The Ballons des Vosges Regional Natural Park offers a large variety of natural environments. In itself, the forest covers two-thirds of territory. Still, the Park is rich with a multitude of other resources. High stubble (altitude meadows), peatlands, glacial cirques, rocky cliffs, rock slides, lakes and rivers intermingle harmoniously.

The Park Forests are arranged mostly according to climate: leafy forests along foothills, pine and beech forests on slopes, and leafy forests overhung by beeches on summits dominated by subalpine climate.

> Beech and Oak Woods

Along foothills, milder weather conditions and deep soils allow the leafy forest to spread over vast wooded stretches. Beeches thrive on the western slope, thanks to heavy rains throughout. Sessile oaks find shelter in the drier Alsatian side, and are particularly fond of southern slopes. They settle with scots pines on poorer soils, in particular on the rare sandstone areas as in the Taennchel Massif or wherever foresters planted them.

> Beech and Pine Groves

Between 500 and 1,000 meters in altitude, the wet and cool climate favours a ring of beech and pine forests. It forms the Park’s biological reservoir, with mountain mammals or prestigious species such as lynxes, capercaillies, red deer, martens and recently wolves. Old forests shelter a great biodiversity thanks to dead wood: mosses, mushrooms, lichens, insects, birds… this natural and biodiverse haven welcomes the rare owl of Tengmalm or again the highest peak in Europe: the Pic Noir. The forest clears above 1,100 meters, with beech woods and sometimes high stubbles or peatlands, and can welcome capercaillies or chamois.

> Subalpine Beech Woods

Above 1,100 meters, needle-covered pine trees – more sensitive to winds and freezing fogs – dwindle in favour of leafy trees such as beeches, rowan-trees and maple trees. Weather conditions on summits hinder natural tree regeneration. As a result, they remain small with knotty, gnarled trunks. The forest remains quite clear here; therefore, many animals such as the capercaillie or the chamois come for food, but they don’t remain there all year long. Soil ecological conditions (mineralogical richness, acidity, dampness) stabilize the forest flora in places. We can find maple and spruce groves or forests by riverbanks.

> Maple Groves on Scree Slopes

Here more than elsewhere, the soils select and impose a species specialisation. The best-exposed scree slopes include maple trees as well as mountain elms, ash trees and sometimes lime trees. Shaded by their crowns, a wide variety of shrubs and ferns – such as the rare hart’s tongue – take advantage of soil richness and humus. Block instability hinders beech and pine tree development. Hard to exploit, these forests remained wild.

> Wild Spruce Forests

Even though spruces were largely planted within beech and pine groves, a few rare cold valley bottoms on rocky blocks or peat soils are today considered as the Vosges Mountains’ spruce cradle. These also are living environments for a few rare species such as the pygmy owl. The spruce is a pioneer species which grows easily on sites abandoned by farmers, on uprooted-tree areas and even in subalpine beechwoods. Pure spruces are rather hostile to biodiversity and particularly the large fauna. Excessive amounts of game also favour natural spruce renewal to the detriment of pine trees or other more appealing species.

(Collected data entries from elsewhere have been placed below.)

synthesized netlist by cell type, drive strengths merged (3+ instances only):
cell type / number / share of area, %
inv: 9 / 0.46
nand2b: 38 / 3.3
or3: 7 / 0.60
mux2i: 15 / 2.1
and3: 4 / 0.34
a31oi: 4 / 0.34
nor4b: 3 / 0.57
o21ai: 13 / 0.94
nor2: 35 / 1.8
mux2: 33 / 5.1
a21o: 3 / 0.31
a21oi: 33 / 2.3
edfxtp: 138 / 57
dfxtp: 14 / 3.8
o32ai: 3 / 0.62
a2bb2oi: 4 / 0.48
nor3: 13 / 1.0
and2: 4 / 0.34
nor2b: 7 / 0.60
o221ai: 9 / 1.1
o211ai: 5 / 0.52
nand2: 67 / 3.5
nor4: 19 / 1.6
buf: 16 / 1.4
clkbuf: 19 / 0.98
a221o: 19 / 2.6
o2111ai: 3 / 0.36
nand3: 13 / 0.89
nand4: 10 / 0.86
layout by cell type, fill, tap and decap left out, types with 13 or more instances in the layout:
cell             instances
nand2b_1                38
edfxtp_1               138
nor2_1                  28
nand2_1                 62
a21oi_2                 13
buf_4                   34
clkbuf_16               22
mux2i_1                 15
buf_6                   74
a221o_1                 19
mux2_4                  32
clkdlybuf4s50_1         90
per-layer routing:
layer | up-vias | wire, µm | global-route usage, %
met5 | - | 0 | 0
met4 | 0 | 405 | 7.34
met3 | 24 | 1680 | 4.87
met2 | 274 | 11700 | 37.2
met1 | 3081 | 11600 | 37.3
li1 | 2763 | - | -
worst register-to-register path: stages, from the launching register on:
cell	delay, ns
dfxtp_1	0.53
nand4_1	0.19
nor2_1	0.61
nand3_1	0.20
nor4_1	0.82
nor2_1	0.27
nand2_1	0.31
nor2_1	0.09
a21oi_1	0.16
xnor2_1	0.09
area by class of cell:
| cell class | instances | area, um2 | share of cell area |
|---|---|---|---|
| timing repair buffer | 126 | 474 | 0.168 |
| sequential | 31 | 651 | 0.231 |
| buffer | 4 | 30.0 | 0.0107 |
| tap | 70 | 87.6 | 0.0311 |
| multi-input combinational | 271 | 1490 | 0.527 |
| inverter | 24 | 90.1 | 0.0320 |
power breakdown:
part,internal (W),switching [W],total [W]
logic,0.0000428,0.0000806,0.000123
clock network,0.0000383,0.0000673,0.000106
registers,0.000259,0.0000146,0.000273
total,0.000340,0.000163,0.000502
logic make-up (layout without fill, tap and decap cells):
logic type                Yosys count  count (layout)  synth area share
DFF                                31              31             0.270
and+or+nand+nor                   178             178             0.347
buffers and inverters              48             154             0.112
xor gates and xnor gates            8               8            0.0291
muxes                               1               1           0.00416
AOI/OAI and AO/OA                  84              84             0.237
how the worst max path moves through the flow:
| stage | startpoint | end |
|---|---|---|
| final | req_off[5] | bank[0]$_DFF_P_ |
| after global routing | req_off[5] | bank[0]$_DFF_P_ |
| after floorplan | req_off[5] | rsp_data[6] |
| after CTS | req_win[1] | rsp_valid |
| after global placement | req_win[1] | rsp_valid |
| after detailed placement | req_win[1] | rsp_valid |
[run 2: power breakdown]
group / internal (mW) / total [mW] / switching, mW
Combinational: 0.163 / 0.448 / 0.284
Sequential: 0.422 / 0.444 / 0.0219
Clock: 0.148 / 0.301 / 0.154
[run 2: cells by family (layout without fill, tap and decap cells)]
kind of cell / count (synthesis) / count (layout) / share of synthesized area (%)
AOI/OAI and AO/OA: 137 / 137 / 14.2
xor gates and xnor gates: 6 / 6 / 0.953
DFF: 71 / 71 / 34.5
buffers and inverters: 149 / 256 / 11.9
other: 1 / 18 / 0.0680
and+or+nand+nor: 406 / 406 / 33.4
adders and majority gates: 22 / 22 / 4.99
What follows belongs to an exercise in optimizing a design on an open flow for small area, a short achievable clock period and few clock cycles per item; a production flow would make more cautious choices.
Only the layout flow was run in this run; the RTL was not checked for function there.
Power and IR drop assume default switching activity.

### design.v
module pfor_select (
    input  wire        clk,
    input  wire        rst,           
    input  wire        in_valid,
    output wire        in_ready,
    input  wire [31:0] in_data,
    input  wire        in_delta,      
    input  wire        in_restart,    
    output wire        out_valid,
    input  wire        out_ready,
    output wire [5:0]  out_b,
    output wire [7:0]  out_cexcept,
    output wire [5:0]  out_maxb
);
    function [5:0] hibit;
        input [31:0] v;
        reg [15:0] a1; reg [15:0] i1;    
        reg [7:0]  a2; reg [15:0] i2;    
        reg [3:0]  a3; reg [11:0] i3;    
        reg [1:0]  a4; reg [7:0]  i4;    
        reg [4:0]  i5;
        integer g;
        begin
            for (g = 0; g < 16; g = g + 1) begin
                a1[g] = v[2*g+1] | v[2*g];
                i1[g] = v[2*g+1];
            end
            for (g = 0; g < 8; g = g + 1) begin
                a2[g] = a1[2*g+1] | a1[2*g];
                i2[2*g+:2] = a1[2*g+1] ? {1'b1, i1[2*g+1]} : {1'b0, i1[2*g]};
            end
            for (g = 0; g < 4; g = g + 1) begin
                a3[g] = a2[2*g+1] | a2[2*g];
                i3[3*g+:3] = a2[2*g+1] ? {1'b1, i2[4*g+2+:2]} : {1'b0, i2[4*g+:2]};
            end
            for (g = 0; g < 2; g = g + 1) begin
                a4[g] = a3[2*g+1] | a3[2*g];
                i4[4*g+:4] = a3[2*g+1] ? {1'b1, i3[6*g+3+:3]} : {1'b0, i3[6*g+:3]};
            end
            i5 = a4[1] ? {1'b1, i4[7:4]} : {1'b0, i4[3:0]};
            hibit = (a4[1] | a4[0]) ? ({1'b0, i5} + 6'd1) : 6'd0;
        end
    endfunction
    reg         in_rdy;
    reg  [6:0]  cnt;           
    reg         blk_delta;     
    reg  [31:0] d_r;           
    reg         v_r;           
    reg         rs_r;          
    reg         last_r;        
    wire        accept = in_valid & in_rdy;
    reg  [31:0] prev;          
    reg         pz;            
    reg  [5:0]  w_r;           
    reg         v_w;
    reg         last_w;
    wire        use_p = blk_delta & ~rs_r & ~pz;
    wire [31:0] x     = d_r - (use_p ? prev : 32'd0);
    wire [5:0]  width = hibit(x);
    reg  [6:0]  freq [1:32];   
    wire [31:0] pres;          
    reg         full;          
    reg         scanning;
    reg  [5:0]  cur;           
    reg  [7:0]  cacc;          
    reg  [5:0]  kf;            
    reg         ve;            
    reg  [5:0]  maxb;
    reg  [5:0]  best_b;
    reg  [7:0]  best_c;
    reg  [13:0] best_cost;
    reg         outv;
    wire        start = full & ~scanning & (~outv | out_ready);
    wire        any   = |pres;
    reg  [31:0] below;
    integer j;
    always @* begin
        for (j = 0; j < 32; j = j + 1)
            below[j] = start | (cur > j + 1);
    end
    wire [5:0]  nxt   = hibit(pres & below);
    wire [6:0]  fcur  = (cur == 6'd0) ? 7'd0 : freq[cur];
    wire [13:0] prod  = kf * cacc;
    wire [13:0] cost  = prod + {1'b0, cur, 7'd0};
    wire        better = cost < best_cost;
    wire        done_scan = scanning & ve & ((cur == 6'd0) | (prod >= best_cost));
    wire        done_now  = start & ~any;
    wire        done  = done_scan | done_now;
    wire        clr   = rst | done;
    assign in_ready    = in_rdy;
    assign out_valid   = outv;
    assign out_b       = best_b;
    assign out_cexcept = best_c;
    assign out_maxb    = maxb;
    always @(posedge clk) begin
        d_r <= in_data;
        if (rst) begin
            in_rdy <= 1'b1;
            cnt    <= 7'd0;
            v_r    <= 1'b0;
            rs_r   <= 1'b0;
            last_r <= 1'b0;
        end else begin
            v_r    <= accept;
            rs_r   <= accept & (cnt == 7'd0) & in_restart;
            last_r <= accept & (cnt == 7'd127);
            if (accept) begin
                cnt <= cnt + 7'd1;
                if (cnt == 7'd0)
                    blk_delta <= in_delta;
            end
            if (accept & (cnt == 7'd127))
                in_rdy <= 1'b0;
            else if (done)
                in_rdy <= 1'b1;
        end
    end
    always @(posedge clk) begin
        if (v_r) begin
            w_r <= width;
            if (blk_delta)
                prev <= d_r;
        end
        if (rst) begin
            pz     <= 1'b1;
            v_w    <= 1'b0;
            last_w <= 1'b0;
        end else begin
            v_w    <= v_r;
            last_w <= last_r;
            if (v_r) begin
                if (blk_delta)
                    pz <= 1'b0;
                else if (rs_r)
                    pz <= 1'b1;
            end
        end
    end
    genvar w;
    generate
        for (w = 1; w <= 32; w = w + 1) begin : g_hist
            always @(posedge clk) begin
                if (clr)
                    freq[w] <= 7'd0;
                else if (v_w && w_r == w)
                    freq[w] <= freq[w] + 7'd1;
            end
            assign pres[w-1] = |freq[w];
        end
    endgenerate
    always @(posedge clk) begin
        if (rst) begin
            full     <= 1'b0;
            scanning <= 1'b0;
            ve       <= 1'b0;
            outv     <= 1'b0;
        end else begin
            if (outv & out_ready)
                outv <= 1'b0;
            if (v_w & last_w)
                full <= 1'b1;
            if (start) begin
                full      <= 1'b0;
                maxb      <= any ? nxt : w_r;
                best_b    <= any ? nxt : w_r;
                best_c    <= 8'd0;
                best_cost <= {1'b0, nxt, 7'd0};
                cur       <= nxt;
                cacc      <= 8'd0;
                ve        <= 1'b0;
                scanning  <= any;
                if (~any)
                    outv <= 1'b1;
            end else if (scanning) begin
                cur  <= nxt;
                cacc <= cacc + {1'b0, fcur};
                kf   <= 6'd8 + maxb - nxt;
                ve   <= 1'b1;
                if (ve & better) begin
                    best_b    <= cur;
                    best_c    <= cacc;
                    best_cost <= cost;
                end
                if (done_scan) begin
                    scanning <= 1'b0;
                    outv     <= 1'b1;
                end
            end
        end
    end
endmodule
### run.sh
#!/bin/bash
# synth_recipe.tcl (not shown) runs the flow's synth.tcl, then flattens the netlist and writes it again
# the make line also repeats each setting of config.mk as NAME=value (left out here)
make -C /OpenROAD-flow-scripts/flow DESIGN_CONFIG=/design/flow/config.mk WORK_HOME=/design/flow/orfs CLKGATE_MAP_FILE= SYNTH_SCRIPT=/design/flow/synth_recipe.tcl finish
### config.mk
export PLATFORM = sky130hd
export DESIGN_NAME = pfor_select
export DESIGN_NICKNAME = pfor_select
export VERILOG_FILES = /design/flow/design.v
export SDC_FILE = /design/flow/constraint.sdc
export NUM_CORES = 4
export LEC_CHECK = 0
export CAP_MARGIN = 20
export CORE_MARGIN = 2
export CORE_UTILIZATION = 40
export PLACE_DENSITY = 0.6
export SLEW_MARGIN = 20
### constraint.sdc
create_clock -name core_clock -period 11.0 [get_ports {clk}]
set_input_delay 2.2000 -clock core_clock [delete_from_list [all_inputs] [get_ports {clk}]]
set_output_delay 2.2000 -clock core_clock [all_outputs]
set_load 0.01 [all_outputs]
==> summary.md <==
| Metric | Value |
|---|---|
| Hold Buf Count CTS | 0 |
| Warnings, synthesis | 9 |
| Die span in x | 243 µm |
| Pin count of the biggest net entering global routing | 103 |
| Startpoint of the most critical register-to-register path | cacc[0]$_SDFFCE_PP0P_ |
| H-tree level count | 2 |
| Worst setup skew after layout | 0.0229 ns |
| CP arrival | 7.79 ns |
| Power density of the placed cells | 119 nW/µm² |
| Maximum root-to-sink buffer count | 3 |
| Total setup violations reported at the end of the flow | 0 |
| Total track usage | 0.262 |
| Part of the total power dissipated in sequential elements | 0.460 |
| Net switching power figure | 0.723 mW |
| Final Wtd Congestion | 1.01 |
| Leakage dissipation | 9.79 nW |
| Crit Reg-Reg Endpoint | freq[28][5]$_SDFFE_PP0P_ |
| Clock share of power | 0.474 |
| Gate power share | 0.066 |
| Drt first pass iters | 6 |
| Largest delay contributor family on the critical path | compound AO/OA/AOI/OAI gates |
| Antenna-violating nets left | 0 |
| Root Buffer | clkbuf_16 |
| Floorplan die area | 58900 µm² |
| Peak fanout along the critical path | 102 |
| Number of storage elements in the synthesis netlist | 367 |
| Residual DRC | 0 |
| Buffer count from post-CTS setup fixing | 0 |
| Worst Reg2Reg Path Length in Cells | 25 |
| Post-place setup slack | 3.66 ns |
| Proportion of register bits with asynchronous set or reset after synthesis | 0 |
| Largest cells by area after synthesis | dfxtp_1 (24%), edfxtp_1 (12%), ha_1 (9.0%), nor2_1 (6.7%), xnor2_1 (4.9%) |
| Per-instance average area after synthesis | 8.68 µm² |
| TritonCTS clock tree | yes |
| Critical Path Source Type | flop |
| Post-synth EDFFs | 93 |
| Core area | 56400 µm² |
| Peak supply drop | 112 µV |
| Total number of vias | 19.9k |
| Peak per-stage delay on the critical path | 0.91 ns |
| Clock net sink count | 367 |
| Input/output buffers | 59 |
| DRC marker count from the first detailed-route iteration | 1821 |
| Register-to-register setup slack | 3.62 ns |
| Signed area change from the synthesized netlist to the final layout | 12.9% |
| Net switching fraction of the power | 0.236 |
| Most common cell in the netlist | nor2_1 |
| Hpwl dp | 61900 µm |
| Syn nets | 2856 |
| Crit path depth | 25 |
| Internal power | 2.35 mW |
| Capturing instance or port of the critical path | freq[28][5]$_SDFFE_PP0P_ |
| Via count of the first global-routing pass | 19.0k |
| Setup slack after layout | 3.62 ns |
| Outcome | finished clean |
| Total inserted antenna cells | 0 |
| Critical-path cell with the highest stage delay | buf_4 |
| Biggest area consumer among synthesized cells | dfxtp_1 |
| Maximum clock rate | 135 MHz |
| Number of primary I/O pins | 60 |
| Total wire length after detailed routing | 78500 µm |
| Final-stage net count | 2911 |
| Primary flip-flop cell chosen by synthesis mapping | dfxtp_1 |
| DR vias/cell | 5.74 |
| Type of element capturing the critical path | flop |
| Fraction of layout instances using a drive strength above 1 | 0.0501 |
| Buffers & Inverters on Critical Path | 2 |
| WP data required | 11.40 ns |
| Portion of the post-synthesis area used by sequential elements | 0.363 |
| Top post-synthesis cells by count | nor2_1 (408), dfxtp_1 (274), nand2_1 (234) |
| RSZ-0062 raised after global routing | no |
| Wire length of the first global-routing pass | 118000 µm |
| Syn Std Cell Area | 22800 µm² |
| Kind of path behind the tightest hold check | reg -> reg |
| Initial antenna violation count | 2 |
| Sum of negative setup slack | 0 ns |
| Worst-Skew Late Latency | 0.58 ns |
| PostCTS Resize Cnt | 0 |
| Routed length per instance | 22.6 µm |
| Total gr overflow | 0 |
| Final critical path time including I/O delays and setup | 7.38 ns |
| Pin slew with the least headroom to its limit | 1.13 ns |
| Relative slew margins | 0.240 |
| Filler Cells Inserted | 5551 |
| Final period utilization | 0.671 |
| Row cnt | 87 |
| Cts bufs inserted | 43 |
| Hold Vio Cnt, Final | 0 |
| Fin. max-slew vios | 0 |
| Max capacitance violation total | 0 |
| Number of different library cells in the post-synthesis netlist | 80 |
| Clock Pin Slew Worst Setup and Hold Paths | 0.06 ns |
| Height of the die | 243 µm |
| Setup CP Type | reg -> reg |
| Synth Instances | 2625 |
| Share of the synthesized area in the top cell type | 0.241 |
| Critical Path Start | cacc[0]$_SDFFCE_PP0P_ |
| Initial core utilization | 0.404 |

> Alder-Ash Tree Swamp Forests


These are true narrow forest galleries edging up along hilly streams. Comprising ash trees, sometimes willow trees at low altitudes, or alders, and located at a crossroads between land and water, these alluvial forests enjoy a wide biological diversity with great ecological value: bank fixation and water purification in particular, sanctuaries for varied species such as white-clawed crayfish, water shrews or polecats.